OFPP Proposals for the Fiscal Year 2020 NDAA

The Office of Procurement Policy (OFPP) was established by Congress in 1974 to provide overall direction for government-wide procurement policies, regulations and procedures and to promote economy, efficiency, and effectiveness in acquisition processes. Where ten percent of every dollar spent by the Government going to contractors, it is imperative that contract actions result in the best value for the taxpayer. The CAS Board (Cost Accounting Standards) board resides within the OFPP and OFPP's Administrator (currently Lesley Field) acts as the Board's Chair.

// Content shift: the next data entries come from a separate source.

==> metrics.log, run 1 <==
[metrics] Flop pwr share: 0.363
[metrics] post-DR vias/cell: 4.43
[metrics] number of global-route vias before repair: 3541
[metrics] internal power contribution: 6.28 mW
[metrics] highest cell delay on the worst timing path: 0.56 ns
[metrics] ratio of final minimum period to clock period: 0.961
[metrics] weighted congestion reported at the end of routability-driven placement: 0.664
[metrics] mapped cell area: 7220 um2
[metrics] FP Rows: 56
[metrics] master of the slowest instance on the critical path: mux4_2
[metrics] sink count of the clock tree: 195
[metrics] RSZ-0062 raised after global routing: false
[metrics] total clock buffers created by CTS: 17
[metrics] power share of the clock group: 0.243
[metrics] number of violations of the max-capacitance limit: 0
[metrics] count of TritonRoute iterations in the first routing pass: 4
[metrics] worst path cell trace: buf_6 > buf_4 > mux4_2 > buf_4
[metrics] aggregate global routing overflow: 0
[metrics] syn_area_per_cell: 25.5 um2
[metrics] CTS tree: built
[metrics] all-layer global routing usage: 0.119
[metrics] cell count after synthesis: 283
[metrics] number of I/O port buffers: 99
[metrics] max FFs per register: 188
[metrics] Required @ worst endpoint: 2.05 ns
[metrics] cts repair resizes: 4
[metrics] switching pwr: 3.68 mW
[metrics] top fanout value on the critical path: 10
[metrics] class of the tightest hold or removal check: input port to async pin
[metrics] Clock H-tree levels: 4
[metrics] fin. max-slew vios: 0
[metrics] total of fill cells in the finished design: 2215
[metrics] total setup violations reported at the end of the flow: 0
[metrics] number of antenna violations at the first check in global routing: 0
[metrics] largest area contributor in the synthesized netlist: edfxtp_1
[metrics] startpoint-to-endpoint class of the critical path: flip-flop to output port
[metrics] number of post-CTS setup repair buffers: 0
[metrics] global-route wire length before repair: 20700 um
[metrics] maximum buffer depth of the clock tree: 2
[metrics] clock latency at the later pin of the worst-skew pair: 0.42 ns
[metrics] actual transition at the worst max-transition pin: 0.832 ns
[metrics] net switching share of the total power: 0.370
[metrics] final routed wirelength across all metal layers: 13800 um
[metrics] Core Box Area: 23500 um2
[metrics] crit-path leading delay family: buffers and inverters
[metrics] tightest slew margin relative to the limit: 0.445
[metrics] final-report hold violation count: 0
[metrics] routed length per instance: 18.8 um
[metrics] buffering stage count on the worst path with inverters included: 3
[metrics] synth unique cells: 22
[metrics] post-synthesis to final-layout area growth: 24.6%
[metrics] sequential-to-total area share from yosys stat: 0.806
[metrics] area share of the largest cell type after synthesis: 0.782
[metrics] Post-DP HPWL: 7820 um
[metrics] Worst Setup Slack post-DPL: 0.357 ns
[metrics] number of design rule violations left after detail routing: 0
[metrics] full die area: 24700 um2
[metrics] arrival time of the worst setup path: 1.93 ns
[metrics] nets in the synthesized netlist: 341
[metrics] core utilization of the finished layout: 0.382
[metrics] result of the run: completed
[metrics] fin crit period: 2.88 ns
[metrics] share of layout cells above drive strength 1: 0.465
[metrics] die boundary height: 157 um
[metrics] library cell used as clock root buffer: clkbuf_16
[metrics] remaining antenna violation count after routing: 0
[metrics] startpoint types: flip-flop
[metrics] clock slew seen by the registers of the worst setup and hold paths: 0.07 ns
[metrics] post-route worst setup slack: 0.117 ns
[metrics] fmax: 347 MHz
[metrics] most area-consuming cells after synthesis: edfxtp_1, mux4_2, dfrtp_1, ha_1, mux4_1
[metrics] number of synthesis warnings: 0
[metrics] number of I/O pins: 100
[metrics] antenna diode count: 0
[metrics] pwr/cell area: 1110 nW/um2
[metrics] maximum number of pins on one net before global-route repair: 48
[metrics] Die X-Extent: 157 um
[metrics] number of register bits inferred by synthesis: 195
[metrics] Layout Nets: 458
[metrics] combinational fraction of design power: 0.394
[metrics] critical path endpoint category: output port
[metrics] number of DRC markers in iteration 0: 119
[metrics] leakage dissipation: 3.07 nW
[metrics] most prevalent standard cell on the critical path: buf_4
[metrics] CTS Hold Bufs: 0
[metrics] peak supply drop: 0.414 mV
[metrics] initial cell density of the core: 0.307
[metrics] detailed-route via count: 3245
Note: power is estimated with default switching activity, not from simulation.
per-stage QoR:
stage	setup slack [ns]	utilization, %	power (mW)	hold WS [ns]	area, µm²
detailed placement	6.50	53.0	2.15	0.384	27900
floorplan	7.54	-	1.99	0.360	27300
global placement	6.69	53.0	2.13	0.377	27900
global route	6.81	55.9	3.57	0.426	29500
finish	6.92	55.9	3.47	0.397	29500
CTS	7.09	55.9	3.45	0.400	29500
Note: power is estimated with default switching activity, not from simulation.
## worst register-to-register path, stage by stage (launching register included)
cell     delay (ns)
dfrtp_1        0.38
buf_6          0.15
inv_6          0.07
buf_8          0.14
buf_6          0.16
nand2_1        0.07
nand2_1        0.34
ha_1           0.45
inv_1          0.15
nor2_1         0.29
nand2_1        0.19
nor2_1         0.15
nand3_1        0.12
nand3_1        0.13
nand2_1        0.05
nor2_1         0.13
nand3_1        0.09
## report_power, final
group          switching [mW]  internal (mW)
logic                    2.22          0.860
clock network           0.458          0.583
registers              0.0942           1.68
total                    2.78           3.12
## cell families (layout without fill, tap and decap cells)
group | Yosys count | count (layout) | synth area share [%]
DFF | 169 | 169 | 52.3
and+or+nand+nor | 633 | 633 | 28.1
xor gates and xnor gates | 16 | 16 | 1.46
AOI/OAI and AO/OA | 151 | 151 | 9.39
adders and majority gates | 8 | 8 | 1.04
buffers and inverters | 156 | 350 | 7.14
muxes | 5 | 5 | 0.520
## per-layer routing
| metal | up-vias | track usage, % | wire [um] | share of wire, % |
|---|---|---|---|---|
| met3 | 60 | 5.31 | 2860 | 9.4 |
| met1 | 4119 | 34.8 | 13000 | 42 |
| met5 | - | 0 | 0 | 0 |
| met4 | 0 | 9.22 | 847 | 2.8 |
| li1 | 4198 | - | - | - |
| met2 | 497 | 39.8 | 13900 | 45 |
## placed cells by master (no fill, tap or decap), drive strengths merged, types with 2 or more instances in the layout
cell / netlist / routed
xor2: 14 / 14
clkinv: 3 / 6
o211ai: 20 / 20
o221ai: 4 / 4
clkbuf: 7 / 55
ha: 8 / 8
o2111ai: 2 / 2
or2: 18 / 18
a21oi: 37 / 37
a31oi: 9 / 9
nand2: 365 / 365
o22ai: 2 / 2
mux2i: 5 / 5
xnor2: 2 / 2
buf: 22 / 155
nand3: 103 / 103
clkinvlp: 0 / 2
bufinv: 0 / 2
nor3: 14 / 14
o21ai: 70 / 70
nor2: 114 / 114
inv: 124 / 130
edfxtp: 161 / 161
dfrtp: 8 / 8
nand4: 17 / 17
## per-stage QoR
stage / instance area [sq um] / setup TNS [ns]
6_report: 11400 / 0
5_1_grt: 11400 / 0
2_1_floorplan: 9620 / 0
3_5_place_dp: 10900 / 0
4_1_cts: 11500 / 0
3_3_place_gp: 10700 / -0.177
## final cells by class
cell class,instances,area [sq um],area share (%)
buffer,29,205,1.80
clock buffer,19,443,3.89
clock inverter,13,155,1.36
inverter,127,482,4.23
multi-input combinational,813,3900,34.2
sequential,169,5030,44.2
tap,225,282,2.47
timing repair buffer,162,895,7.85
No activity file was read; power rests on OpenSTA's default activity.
### src/dpq_pkg.sv
// shared types, codes and key compare functions for the deadline priority queue
package dpq_pkg;

  // list depth and derived widths
  localparam int ENTRIES = 16;
  localparam int IDX_W   = (ENTRIES > 1) ? $clog2(ENTRIES) : 1;
  localparam int CNT_W   = $clog2(ENTRIES + 1);

  // request codes
  localparam logic [1:0] REQ_INSERT = 2'd0;
  localparam logic [1:0] REQ_POP    = 2'd1;
  localparam logic [1:0] REQ_REKEY  = 2'd2;

  // result status codes
  localparam logic [2:0] RES_INSERTED = 3'd0;
  localparam logic [2:0] RES_POPPED   = 3'd1;
  localparam logic [2:0] RES_REKEYED  = 3'd2;
  localparam logic [2:0] RES_MISS     = 3'd3;
  localparam logic [2:0] RES_FULL     = 3'd4;

  // one list entry
  typedef struct packed {
    logic [15:0] tag;
    logic [7:0]  prio;
    logic [13:0] year;
    logic [3:0]  month;
    logic [4:0]  day;
  } entry_t;

  // controller states
  typedef enum logic [2:0] {
    S_IDLE,
    S_DECODE,
    S_FIND,
    S_REMOVE,
    S_SEEK,
    S_PLACE,
    S_POP,
    S_DONE
  } state_t;

  // controller to datapath commands
  typedef struct packed {
    logic       load_req;
    logic       cur_clr;
    logic       cur_inc;
    logic       remove;
    logic       place;
    logic       pop_grab;
    logic       set_res;
    logic [2:0] res_code;
    logic       load_out;
  } cmd_t;

  // datapath to controller status
  typedef struct packed {
    logic [1:0] req;
    logic       empty;
    logic       full;
    logic       at_end;
    logic       tag_hit;
    logic       place_hit;
    logic       out_free;
  } sts_t;

  // true if a is served strictly before b
  function automatic logic outranks(entry_t a, entry_t b);
    logic r;
    if (a.prio != b.prio) begin
      r = a.prio > b.prio;
    end else if (a.year != b.year) begin
      r = a.year < b.year;
    end else if (a.month != b.month) begin
      r = a.month < b.month;
    end else begin
      r = a.day < b.day;
    end
    return r;
  endfunction

  // true if both entries carry the same service key
  function automatic logic keys_equal(entry_t a, entry_t b);
    return (a.prio == b.prio) && (a.year == b.year) &&
           (a.month == b.month) && (a.day == b.day);
  endfunction

endpackage
<file path="config.mk">
export PLATFORM = sky130hd
export DESIGN_NAME = grapheme_cluster_segmenter_flat
export DESIGN_NICKNAME = d
export VERILOG_FILES = /design/src/sv/gcs_pkg.sv /design/src/sv/gcs_if.sv /design/src/sv/gcs_classify.sv /design/src/sv/gcs_tracker.sv /design/src/sv/gcs_result_queue.sv /design/src/sv/grapheme_cluster_segmenter.sv /design/src/flat_wrapper.sv
export SDC_FILE = /design/constraint.sdc
export NUM_CORES = 1
export LEC_CHECK = 0
export BUFFER_PORTS_ARGS = -buffer_cell sky130_fd_sc_hd__buf_2
export CAP_MARGIN = 10
export CORE_MARGIN = 2
export CORE_UTILIZATION = 50
export DETAILED_ROUTE_END_ITERATION = 16
export PLACE_DENSITY = 0.75
export SYNTH_ARGS = -nofsm -noshare
export SYNTH_HDL_FRONTEND = slang
export SYNTH_SLANG_ARGS = --single-unit
</file>
<file path="constraint.sdc">
create_clock -name clk -period 5.14 [get_ports clk]
set_input_delay 0.257 -clock clk [delete_from_list [all_inputs] [get_ports clk]]
set_output_delay 0.257 -clock clk [all_outputs]
set_load 0.01 [all_outputs]
</file>
===== src/hw/rtl/mcgg_pkg.sv =====
// ----------------------------------------------------------------------------
// Month calendar grid generator package
// Types, constants and month tables shared by the controller and datapath.
// ----------------------------------------------------------------------------
package mcgg_pkg;

   localparam int unsigned YearWidth  = 14;
   localparam int unsigned MonthWidth = 4;
   localparam int unsigned DayWidth   = 5;

   localparam logic [YearWidth-1:0]  FirstYear  = 14'd1582;
   localparam logic [YearWidth-1:0]  LastYear   = 14'd9999;
   localparam logic [MonthWidth-1:0] FirstMonth = 4'd1;
   localparam logic [MonthWidth-1:0] LastMonth  = 4'd12;
   localparam logic [MonthWidth-1:0] February   = 4'd2;

   // Leap days counted up to the end of 1581: 395 - 15 + 3.
   localparam int unsigned LeapsBeforeFirst = 383;
   localparam int unsigned FirstWeekday     = 5;
   // Constant part of the weekday sum: first year plus prior leaps, less the
   // weekday of 1 January 1582.
   localparam logic [14:0] DayBias = 15'(1582 + LeapsBeforeFirst - FirstWeekday);

   // floor(x / 100) = (x * 5243) >> 19 for every x below 43699.
   localparam logic [12:0] Recip100 = 13'd5243;
   localparam int unsigned Shift100 = 19;
   // floor(x / 7) = (x * 18725) >> 17 for every x below 43690.
   localparam logic [14:0] Recip7 = 15'd18725;
   localparam int unsigned Shift7 = 17;

   localparam logic [5:0] GridShort  = 6'd28;
   localparam logic [5:0] GridMiddle = 6'd35;
   localparam logic [5:0] GridLong   = 6'd42;
   localparam logic [2:0] WeekLength = 3'd7;

   typedef enum logic [2:0] {
      ST_IDLE,
      ST_DIV100,
      ST_SUM,
      ST_DIV7,
      ST_SETUP,
      ST_EMIT
   } state_type;

   typedef struct packed {
      logic load;    // capture and clamp the request
      logic div100;  // century quotients
      logic sum;     // weekday sum and month length
      logic div7;    // quotient by seven
      logic setup;   // first weekday, grid size, cell counter start
      logic step;    // advance to the next cell
   } cmd_type;

   typedef struct packed {
      logic last_cell;
   } status_type;

   // Days in the months before the given one, for a common year.
   function automatic logic [8:0] days_before(input logic [MonthWidth-1:0] m);
      logic [8:0] d;
      case (m)
         4'd1:    d = 9'd0;
         4'd2:    d = 9'd31;
         4'd3:    d = 9'd59;
         4'd4:    d = 9'd90;
         4'd5:    d = 9'd120;
         4'd6:    d = 9'd151;
         4'd7:    d = 9'd181;
         4'd8:    d = 9'd212;
         4'd9:    d = 9'd243;
         4'd10:   d = 9'd273;
         4'd11:   d = 9'd304;
         4'd12:   d = 9'd334;
         default: d = 9'd0;
      endcase
      return d;
   endfunction

   // Length of the given month in a common year.
   function automatic logic [DayWidth-1:0] month_length(input logic [MonthWidth-1:0] m);
      logic [DayWidth-1:0] d;
      case (m)
         4'd2:                  d = 5'd28;
         4'd4, 4'd6, 4'd9, 4'd11: d = 5'd30;
         default:               d = 5'd31;
      endcase
      return d;
   endfunction

endpackage
==> src/rtl/molc_pkg.sv <==
// Package with types and constants shared by the occupancy light controller modules.
package molc_pkg;

    localparam int DETECTORS      = 2;
    localparam int CH_W           = (DETECTORS > 1) ? $clog2(DETECTORS) : 1;
    localparam int TICK_OVERFLOWS = 38;
    localparam int PERIOD_TICKS   = 240;
    localparam int BURST_SAMPLES  = 8;
    localparam int QDEPTH         = 4;
    localparam int QPTR_W         = $clog2(QDEPTH);
    localparam int CFG_IDX_W      = 3;
    localparam int CFG_DATA_W     = 13;

    localparam logic [7:0] LIGHTS_ALL = 8'hff;

    typedef enum logic [1:0] {
        OP_OVERFLOW = 2'd0,
        OP_SAMPLE   = 2'd1,
        OP_POLL     = 2'd2,
        OP_LIGHT    = 2'd3
    } op_t;

    localparam logic [CFG_IDX_W-1:0] REG_MOTION_THRESHOLD = 3'd0;
    localparam logic [CFG_IDX_W-1:0] REG_WARN_LENGTH      = 3'd1;
    localparam logic [CFG_IDX_W-1:0] REG_MIN_MOTION_TICKS = 3'd2;
    localparam logic [CFG_IDX_W-1:0] REG_IDLE_PERIODS     = 3'd3;
    localparam logic [CFG_IDX_W-1:0] REG_OFF_PERIODS      = 3'd4;

    typedef struct packed {
        logic [1:0] op;
        logic [9:0] sample;
        logic [7:0] light_value;
    } in_t;

    typedef struct packed {
        logic [7:0] light_pattern;
        logic       light_write;
        logic       status_report;
        logic       sampling_on;
        logic       channel;
        logic       last;
    } out_t;

    typedef struct packed {
        logic push;
        logic two;
        out_t first;
        out_t second;
    } res_t;

endpackage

Recently, the OFPP sent six recommendations to Congress for the FY2020 NDAA (National Defense Authorization Act). The stated intent of these recommendations is to streamline and improve the agility and efficiency of the federal acquisition process. These recommendations include:

  1. Establish an "Acquisition Modernization Test Board to accelerate work on a "contemporary acquisition state through testing, feedback, re-testing, and scaling of ideas that have been show to work". The proposal would authorize the OFPP's Administrator to exercise a waiver of one or more acquisition or procurement laws as part of a pilot program to evaluate how changing the statutory requirement(s) might facilitate more efficient achievement of the purpose underlying the law. We can thing of a few statutes that, if waived, would save the Government significant amounts of money; the Davis-Bacon Act and the Service Contracting Act.
  2. Disestablish the Defense Cost accounting Board. We've written several times about the DCASB (Defense Cost Accounting Standards Board). See, for example, Will the Newly Created Defense CAS Board Survive? Its creation was most a result of inaction by the CAS Board. The OFPP believes that the Defense CAS Board will create a more complicated regulatory framework for cost accounting standards.
  3. Increase the applicability of CAS from $2 million to $15 million. This would, of course, reduce the number of contractors required to comply with CAS Standards.
  4. Increase the micro-purchase threshold from $3,000 to $10,000. Basically this would allow Government credit card holders to use their cards for purchases up to $10 thousand.
  5. Increase the task and delivery order protest threshold for civilian agencies from $10 million to match the Defense agency threshold of $25 million.
  6. Remove the requirement for federal contractors to estimate the percentage of the total recovered material content for EPA designated items delivered and/or used in contract performance and submit certified reports to the contracting officer.

These recommendations may very well appear in the NDAA markups now working their way through Congress. The recommendation giving the OFPP Administrator the authority to waive Statutory requirements (on a test basis) may not receive great reception as it might be viewed as giving too much authority to OFPP.